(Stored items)
=-=-=

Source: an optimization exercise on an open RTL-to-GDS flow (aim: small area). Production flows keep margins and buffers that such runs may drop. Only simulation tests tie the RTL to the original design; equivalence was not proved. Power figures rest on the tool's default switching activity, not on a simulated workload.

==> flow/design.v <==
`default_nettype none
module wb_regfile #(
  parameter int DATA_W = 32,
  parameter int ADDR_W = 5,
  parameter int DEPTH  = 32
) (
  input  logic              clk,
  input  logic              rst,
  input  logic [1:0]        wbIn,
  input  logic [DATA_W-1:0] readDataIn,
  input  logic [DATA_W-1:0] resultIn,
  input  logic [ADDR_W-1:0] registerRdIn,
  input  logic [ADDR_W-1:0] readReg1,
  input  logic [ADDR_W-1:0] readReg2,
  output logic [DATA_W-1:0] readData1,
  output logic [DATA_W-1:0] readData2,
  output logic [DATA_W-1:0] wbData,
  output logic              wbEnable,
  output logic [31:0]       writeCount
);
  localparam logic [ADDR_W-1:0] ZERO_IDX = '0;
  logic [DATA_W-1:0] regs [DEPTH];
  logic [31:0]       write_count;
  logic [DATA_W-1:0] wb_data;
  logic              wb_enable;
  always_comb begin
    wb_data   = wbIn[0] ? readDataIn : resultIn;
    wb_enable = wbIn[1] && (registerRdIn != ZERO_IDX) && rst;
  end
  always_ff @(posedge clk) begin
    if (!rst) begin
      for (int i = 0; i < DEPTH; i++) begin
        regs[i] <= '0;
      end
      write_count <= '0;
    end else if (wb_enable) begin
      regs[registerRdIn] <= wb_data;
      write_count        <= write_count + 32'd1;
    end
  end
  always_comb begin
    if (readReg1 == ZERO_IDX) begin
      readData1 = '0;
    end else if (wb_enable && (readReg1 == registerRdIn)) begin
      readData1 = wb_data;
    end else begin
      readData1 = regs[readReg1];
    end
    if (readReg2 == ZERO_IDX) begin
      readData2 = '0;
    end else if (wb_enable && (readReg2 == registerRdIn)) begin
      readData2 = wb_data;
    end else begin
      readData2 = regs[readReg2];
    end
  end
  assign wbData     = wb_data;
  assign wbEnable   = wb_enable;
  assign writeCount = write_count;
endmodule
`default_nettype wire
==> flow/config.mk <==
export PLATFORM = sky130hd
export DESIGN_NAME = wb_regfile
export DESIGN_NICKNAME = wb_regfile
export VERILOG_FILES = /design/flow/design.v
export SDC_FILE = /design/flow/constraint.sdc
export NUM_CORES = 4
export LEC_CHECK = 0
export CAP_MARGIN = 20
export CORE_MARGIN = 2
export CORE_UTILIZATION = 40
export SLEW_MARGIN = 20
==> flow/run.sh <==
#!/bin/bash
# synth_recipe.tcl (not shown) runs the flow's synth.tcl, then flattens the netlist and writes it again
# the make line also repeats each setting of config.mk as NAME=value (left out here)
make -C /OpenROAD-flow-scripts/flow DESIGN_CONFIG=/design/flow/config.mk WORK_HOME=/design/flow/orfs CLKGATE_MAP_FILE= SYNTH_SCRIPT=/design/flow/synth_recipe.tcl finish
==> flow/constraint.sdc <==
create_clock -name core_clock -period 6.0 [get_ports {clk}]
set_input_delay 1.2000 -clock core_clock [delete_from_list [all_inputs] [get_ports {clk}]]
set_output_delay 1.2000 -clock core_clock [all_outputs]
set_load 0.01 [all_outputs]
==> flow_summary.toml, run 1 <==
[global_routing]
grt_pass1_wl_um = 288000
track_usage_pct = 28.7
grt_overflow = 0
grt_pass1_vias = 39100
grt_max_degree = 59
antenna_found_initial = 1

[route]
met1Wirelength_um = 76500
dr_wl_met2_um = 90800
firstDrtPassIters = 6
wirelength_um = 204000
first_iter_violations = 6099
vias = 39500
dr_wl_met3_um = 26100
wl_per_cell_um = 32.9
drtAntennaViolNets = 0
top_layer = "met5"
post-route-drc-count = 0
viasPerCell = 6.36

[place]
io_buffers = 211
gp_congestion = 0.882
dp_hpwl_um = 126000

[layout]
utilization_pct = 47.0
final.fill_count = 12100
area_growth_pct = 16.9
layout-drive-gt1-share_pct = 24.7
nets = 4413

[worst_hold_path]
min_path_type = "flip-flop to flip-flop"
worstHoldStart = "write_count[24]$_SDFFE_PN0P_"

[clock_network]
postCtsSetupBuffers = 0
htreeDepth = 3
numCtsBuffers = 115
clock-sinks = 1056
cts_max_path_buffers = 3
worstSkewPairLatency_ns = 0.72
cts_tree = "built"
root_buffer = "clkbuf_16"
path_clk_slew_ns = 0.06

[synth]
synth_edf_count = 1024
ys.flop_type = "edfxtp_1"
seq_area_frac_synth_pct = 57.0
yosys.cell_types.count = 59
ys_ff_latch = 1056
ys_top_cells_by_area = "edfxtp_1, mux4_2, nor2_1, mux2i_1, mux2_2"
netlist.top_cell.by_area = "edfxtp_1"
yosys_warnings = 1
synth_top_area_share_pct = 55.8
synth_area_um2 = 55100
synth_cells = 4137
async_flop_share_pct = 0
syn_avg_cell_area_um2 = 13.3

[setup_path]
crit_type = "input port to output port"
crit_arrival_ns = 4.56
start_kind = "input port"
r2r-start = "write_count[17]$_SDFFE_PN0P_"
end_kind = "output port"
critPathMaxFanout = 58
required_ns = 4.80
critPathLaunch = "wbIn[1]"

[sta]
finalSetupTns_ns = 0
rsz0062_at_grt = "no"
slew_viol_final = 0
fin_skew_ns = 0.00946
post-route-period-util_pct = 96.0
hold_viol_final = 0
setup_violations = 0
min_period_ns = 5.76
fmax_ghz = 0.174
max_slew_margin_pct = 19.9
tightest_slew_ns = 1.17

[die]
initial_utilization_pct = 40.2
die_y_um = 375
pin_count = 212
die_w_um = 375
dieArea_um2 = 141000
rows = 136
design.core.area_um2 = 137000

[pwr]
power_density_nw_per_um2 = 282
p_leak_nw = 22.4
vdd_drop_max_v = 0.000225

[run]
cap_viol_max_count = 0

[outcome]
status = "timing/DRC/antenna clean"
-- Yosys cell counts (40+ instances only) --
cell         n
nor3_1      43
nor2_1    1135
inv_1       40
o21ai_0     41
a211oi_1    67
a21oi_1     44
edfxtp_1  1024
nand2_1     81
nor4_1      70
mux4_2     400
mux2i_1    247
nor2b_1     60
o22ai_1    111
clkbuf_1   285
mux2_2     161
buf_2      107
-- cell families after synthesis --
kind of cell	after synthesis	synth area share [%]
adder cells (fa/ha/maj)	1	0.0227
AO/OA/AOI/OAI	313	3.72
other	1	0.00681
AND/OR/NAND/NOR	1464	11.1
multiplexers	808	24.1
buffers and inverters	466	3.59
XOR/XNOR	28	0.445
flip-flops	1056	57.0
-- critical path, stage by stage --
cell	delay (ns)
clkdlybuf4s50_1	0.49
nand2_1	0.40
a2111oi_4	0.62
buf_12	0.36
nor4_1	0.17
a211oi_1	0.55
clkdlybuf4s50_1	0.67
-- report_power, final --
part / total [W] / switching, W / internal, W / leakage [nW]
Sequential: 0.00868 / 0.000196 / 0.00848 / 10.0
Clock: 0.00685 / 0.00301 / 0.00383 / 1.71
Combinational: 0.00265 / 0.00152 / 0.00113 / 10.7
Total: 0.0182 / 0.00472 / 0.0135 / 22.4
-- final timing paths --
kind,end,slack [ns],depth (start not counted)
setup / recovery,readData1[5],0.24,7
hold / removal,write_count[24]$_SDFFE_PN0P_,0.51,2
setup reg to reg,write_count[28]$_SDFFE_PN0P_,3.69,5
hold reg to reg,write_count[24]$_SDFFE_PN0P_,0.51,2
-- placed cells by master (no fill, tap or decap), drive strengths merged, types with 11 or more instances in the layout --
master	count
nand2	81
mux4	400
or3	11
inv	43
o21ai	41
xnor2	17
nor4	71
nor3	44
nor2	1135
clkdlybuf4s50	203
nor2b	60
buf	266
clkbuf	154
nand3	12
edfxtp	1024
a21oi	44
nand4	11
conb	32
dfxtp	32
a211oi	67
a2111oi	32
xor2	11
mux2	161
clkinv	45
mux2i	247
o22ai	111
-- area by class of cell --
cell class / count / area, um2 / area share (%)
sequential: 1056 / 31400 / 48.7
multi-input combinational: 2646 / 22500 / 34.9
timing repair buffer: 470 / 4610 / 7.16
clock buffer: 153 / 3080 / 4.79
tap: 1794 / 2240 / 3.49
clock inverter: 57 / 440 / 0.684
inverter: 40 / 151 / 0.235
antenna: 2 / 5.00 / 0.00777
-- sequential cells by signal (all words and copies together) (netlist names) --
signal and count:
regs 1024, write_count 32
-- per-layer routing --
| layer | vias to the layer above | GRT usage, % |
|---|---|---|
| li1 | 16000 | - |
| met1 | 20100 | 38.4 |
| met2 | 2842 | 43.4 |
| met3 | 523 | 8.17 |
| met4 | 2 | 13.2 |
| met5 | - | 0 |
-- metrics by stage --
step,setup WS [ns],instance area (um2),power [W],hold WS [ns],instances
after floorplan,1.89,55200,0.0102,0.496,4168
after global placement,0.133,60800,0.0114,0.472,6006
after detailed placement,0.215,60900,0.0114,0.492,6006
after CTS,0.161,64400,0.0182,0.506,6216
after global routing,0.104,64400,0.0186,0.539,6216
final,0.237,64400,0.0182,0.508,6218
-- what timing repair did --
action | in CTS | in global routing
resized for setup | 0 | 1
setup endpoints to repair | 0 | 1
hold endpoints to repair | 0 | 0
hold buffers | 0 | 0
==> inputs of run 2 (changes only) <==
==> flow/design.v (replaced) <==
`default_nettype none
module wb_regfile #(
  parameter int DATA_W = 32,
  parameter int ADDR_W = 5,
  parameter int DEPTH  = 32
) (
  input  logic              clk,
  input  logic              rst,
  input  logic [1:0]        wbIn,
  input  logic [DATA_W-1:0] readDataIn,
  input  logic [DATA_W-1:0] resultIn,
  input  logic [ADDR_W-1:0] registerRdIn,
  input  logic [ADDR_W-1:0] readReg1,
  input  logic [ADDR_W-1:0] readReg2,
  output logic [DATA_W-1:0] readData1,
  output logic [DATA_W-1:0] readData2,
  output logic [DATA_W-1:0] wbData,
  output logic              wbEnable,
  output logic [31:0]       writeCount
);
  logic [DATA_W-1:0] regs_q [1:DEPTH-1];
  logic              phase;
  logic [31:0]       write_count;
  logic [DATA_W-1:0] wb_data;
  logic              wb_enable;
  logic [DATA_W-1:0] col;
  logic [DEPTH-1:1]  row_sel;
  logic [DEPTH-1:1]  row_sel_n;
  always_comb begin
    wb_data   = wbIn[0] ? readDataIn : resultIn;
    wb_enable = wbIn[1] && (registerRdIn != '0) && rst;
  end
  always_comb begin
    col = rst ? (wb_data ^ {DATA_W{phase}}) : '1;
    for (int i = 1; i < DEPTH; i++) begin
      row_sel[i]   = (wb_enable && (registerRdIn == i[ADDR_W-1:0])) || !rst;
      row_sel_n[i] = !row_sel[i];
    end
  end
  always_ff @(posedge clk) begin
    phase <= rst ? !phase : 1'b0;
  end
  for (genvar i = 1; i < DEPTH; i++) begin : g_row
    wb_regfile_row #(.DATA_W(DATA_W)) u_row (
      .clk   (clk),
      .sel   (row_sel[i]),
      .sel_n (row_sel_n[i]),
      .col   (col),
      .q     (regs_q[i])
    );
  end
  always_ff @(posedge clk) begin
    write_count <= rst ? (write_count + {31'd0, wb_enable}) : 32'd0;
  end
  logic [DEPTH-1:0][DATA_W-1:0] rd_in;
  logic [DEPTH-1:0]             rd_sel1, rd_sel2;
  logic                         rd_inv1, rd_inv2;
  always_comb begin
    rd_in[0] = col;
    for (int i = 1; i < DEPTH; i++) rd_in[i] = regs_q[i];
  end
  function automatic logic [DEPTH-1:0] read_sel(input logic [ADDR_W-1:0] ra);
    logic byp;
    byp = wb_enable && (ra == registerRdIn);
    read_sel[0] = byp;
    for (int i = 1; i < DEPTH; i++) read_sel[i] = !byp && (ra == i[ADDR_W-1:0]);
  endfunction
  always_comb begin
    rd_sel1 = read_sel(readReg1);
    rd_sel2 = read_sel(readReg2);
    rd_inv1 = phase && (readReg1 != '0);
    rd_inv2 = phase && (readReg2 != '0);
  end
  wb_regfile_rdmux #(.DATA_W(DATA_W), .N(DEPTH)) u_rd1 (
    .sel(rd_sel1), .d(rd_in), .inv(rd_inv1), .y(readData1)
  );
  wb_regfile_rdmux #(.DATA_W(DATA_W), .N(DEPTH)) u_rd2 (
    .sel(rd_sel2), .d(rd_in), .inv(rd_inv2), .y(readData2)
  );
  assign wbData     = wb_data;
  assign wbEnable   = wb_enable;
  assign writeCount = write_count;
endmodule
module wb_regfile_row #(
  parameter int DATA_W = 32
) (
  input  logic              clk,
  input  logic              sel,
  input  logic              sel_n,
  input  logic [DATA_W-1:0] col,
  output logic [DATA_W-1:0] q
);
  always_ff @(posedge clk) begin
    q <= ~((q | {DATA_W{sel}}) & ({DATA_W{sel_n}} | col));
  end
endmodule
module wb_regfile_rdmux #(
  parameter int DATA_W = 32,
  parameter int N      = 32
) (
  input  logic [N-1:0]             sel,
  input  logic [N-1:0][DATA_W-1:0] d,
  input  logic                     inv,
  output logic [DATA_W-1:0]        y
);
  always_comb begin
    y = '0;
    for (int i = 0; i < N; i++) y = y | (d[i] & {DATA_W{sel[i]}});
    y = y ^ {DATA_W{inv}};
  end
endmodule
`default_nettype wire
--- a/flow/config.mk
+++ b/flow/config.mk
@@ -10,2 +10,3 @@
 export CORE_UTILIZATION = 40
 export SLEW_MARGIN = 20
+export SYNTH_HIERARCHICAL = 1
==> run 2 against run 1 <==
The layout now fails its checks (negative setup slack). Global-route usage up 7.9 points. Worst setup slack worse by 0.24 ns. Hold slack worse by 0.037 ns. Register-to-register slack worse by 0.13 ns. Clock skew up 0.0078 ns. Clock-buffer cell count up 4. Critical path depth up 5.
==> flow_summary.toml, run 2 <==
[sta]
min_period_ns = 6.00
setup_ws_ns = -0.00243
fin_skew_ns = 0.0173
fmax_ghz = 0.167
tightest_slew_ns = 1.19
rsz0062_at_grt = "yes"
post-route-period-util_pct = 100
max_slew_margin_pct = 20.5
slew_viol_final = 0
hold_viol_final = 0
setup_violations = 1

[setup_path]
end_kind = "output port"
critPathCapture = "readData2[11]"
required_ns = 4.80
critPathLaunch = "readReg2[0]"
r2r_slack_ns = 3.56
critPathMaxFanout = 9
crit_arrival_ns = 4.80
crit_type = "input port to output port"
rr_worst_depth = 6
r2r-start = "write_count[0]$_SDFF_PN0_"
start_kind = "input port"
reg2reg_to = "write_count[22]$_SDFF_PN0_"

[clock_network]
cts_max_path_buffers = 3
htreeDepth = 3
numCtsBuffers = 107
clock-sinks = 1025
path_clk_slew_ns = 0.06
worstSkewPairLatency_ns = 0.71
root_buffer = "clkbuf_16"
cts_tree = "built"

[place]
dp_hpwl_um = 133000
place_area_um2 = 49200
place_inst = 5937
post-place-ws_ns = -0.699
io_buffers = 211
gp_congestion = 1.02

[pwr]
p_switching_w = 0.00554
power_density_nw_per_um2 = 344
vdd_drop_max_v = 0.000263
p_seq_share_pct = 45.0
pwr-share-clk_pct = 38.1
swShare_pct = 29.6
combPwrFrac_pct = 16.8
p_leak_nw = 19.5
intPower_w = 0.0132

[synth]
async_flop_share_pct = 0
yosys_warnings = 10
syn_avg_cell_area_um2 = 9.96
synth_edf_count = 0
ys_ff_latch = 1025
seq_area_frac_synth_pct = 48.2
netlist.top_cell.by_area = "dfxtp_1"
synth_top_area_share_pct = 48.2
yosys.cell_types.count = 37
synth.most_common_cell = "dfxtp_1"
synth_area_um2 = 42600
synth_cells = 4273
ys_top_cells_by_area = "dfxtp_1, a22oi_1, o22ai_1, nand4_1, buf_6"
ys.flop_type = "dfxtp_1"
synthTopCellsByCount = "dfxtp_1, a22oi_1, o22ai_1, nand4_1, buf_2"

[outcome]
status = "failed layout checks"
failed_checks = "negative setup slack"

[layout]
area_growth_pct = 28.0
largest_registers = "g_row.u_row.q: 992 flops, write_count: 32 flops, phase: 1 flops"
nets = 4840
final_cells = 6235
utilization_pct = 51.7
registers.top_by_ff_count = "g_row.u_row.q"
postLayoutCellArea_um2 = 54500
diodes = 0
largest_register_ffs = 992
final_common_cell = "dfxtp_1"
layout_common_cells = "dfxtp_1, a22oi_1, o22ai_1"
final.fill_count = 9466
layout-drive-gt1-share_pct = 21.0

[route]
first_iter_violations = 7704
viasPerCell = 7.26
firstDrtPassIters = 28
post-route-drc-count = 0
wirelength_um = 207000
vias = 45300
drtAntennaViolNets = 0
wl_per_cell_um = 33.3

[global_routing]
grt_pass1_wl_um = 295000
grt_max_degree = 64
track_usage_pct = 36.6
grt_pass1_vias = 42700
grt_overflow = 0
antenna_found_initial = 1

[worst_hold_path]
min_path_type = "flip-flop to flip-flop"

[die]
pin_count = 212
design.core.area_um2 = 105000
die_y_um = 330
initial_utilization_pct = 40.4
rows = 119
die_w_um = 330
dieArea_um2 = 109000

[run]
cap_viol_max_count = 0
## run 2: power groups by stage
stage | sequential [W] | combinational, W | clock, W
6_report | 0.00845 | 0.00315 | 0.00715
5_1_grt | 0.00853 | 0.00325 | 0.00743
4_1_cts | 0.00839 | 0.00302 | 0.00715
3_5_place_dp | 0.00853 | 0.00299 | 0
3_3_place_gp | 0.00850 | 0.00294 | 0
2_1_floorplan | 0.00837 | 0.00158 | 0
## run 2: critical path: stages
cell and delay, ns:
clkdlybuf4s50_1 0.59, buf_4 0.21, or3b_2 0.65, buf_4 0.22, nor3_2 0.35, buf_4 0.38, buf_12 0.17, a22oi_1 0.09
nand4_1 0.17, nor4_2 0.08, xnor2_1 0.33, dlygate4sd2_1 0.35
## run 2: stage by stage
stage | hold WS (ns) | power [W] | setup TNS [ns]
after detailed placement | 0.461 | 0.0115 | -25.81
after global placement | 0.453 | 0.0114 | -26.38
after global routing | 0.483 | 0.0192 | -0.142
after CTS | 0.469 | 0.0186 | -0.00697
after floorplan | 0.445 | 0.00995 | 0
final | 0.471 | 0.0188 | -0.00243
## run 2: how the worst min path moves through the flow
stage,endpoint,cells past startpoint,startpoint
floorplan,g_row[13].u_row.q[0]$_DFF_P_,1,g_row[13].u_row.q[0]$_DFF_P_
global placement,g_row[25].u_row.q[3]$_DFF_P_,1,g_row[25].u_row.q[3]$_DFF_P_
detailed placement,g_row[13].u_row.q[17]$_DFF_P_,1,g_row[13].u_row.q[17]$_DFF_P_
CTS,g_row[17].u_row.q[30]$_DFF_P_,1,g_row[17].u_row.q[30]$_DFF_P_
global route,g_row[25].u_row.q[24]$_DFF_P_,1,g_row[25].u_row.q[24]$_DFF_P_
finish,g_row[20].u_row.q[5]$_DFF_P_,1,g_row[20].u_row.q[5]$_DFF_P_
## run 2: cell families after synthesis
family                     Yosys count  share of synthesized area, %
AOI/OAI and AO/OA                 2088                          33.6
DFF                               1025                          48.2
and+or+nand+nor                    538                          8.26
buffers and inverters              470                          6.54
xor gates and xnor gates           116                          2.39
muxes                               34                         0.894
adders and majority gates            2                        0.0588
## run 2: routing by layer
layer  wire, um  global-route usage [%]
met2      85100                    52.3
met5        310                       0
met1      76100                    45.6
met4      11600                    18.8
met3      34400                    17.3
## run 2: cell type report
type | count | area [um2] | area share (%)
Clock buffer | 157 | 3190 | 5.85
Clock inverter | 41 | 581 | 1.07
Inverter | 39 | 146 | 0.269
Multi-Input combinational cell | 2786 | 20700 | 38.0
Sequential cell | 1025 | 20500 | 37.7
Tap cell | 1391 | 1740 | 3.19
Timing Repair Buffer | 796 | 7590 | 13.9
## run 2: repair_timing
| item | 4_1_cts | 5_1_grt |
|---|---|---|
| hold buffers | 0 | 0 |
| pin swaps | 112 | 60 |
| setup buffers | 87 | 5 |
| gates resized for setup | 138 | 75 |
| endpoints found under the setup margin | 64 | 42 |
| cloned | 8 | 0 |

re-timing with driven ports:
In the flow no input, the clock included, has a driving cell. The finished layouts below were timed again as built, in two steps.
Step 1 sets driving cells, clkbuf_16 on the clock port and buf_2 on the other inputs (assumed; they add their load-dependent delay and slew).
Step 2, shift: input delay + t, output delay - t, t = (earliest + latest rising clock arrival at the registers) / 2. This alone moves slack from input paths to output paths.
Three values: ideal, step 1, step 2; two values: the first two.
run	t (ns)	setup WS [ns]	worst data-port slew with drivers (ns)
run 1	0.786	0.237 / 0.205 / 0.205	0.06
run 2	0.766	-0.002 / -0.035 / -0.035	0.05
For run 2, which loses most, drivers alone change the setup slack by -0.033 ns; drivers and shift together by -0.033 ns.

=-=-=

TASK STATEMENT: From the data, list each line in which the string "together" appears.

REPLY:
-- sequential cells by signal (all words and copies together) (netlist names) --
For run 2, which loses most, drivers alone change the setup slack by -0.033 ns; drivers and shift together by -0.033 ns.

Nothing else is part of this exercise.